Your task is to filter the data below down to the lines holding "placement".

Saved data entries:
+--
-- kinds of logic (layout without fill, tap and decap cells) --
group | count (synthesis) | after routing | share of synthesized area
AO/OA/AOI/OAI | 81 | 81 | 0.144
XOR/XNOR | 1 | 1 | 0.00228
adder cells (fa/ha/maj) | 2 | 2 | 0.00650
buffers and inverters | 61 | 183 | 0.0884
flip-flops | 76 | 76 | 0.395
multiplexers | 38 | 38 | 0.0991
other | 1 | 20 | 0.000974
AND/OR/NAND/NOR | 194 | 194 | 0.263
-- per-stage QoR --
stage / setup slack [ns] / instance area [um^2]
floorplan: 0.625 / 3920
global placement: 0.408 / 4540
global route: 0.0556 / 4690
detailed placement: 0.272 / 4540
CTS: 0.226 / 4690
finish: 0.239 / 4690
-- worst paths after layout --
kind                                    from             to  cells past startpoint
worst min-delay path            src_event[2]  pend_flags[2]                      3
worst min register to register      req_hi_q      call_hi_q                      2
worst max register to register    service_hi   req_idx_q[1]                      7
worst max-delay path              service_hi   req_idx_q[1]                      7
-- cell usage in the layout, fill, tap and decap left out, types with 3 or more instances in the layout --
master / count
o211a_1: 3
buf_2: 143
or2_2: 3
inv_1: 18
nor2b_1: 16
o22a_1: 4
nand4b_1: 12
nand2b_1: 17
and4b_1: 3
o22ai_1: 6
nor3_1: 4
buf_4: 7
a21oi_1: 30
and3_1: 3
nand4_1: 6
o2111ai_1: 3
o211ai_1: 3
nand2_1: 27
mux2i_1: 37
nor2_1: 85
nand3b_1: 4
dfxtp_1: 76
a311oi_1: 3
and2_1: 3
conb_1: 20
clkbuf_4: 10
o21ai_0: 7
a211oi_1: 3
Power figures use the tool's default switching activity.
+--
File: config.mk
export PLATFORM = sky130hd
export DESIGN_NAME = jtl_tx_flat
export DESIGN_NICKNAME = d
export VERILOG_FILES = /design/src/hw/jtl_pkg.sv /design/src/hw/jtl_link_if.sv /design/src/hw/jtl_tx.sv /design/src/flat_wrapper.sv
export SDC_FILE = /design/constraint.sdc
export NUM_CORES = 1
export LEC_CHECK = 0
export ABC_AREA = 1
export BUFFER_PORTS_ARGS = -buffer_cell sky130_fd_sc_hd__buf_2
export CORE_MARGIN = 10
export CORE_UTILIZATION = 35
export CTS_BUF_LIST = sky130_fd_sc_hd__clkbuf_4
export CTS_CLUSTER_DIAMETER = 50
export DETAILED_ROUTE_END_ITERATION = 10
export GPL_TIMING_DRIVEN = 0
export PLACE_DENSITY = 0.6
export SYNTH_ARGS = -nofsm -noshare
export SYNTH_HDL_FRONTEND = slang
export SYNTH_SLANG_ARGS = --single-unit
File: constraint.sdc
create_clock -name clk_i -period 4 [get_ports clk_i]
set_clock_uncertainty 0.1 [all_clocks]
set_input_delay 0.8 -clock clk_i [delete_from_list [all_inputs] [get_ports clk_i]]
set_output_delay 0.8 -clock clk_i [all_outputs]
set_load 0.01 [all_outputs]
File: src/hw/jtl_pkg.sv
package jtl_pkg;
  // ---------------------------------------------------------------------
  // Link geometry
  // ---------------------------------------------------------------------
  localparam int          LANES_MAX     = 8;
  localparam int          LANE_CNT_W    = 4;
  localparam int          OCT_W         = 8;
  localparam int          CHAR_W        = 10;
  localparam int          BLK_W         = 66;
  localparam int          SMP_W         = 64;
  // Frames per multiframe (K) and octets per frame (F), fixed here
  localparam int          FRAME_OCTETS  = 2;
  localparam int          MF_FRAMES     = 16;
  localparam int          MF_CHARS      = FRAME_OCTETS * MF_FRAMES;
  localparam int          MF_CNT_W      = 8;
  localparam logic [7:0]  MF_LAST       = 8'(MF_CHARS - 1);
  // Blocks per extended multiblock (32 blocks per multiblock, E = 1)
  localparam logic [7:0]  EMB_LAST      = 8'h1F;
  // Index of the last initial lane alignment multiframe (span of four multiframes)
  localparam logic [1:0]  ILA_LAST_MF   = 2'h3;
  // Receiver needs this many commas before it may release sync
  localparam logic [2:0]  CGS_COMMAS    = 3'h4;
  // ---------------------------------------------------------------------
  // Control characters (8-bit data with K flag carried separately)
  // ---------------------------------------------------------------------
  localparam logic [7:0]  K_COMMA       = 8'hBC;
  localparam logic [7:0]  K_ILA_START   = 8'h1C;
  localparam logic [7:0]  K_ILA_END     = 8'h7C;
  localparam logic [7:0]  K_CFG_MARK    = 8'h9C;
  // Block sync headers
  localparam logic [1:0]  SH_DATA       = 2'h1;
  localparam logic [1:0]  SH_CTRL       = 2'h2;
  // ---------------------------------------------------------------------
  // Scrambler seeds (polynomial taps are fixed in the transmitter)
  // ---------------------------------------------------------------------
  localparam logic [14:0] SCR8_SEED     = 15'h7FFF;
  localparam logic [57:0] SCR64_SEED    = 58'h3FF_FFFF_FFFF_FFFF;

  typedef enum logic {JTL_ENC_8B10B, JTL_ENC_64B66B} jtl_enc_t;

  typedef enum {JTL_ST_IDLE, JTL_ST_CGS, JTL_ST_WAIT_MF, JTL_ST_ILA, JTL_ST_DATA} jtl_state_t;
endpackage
+--
• [OUTPUT OF THE EXERCISE]:
global placement: 0.408 / 4540
detailed placement: 0.272 / 4540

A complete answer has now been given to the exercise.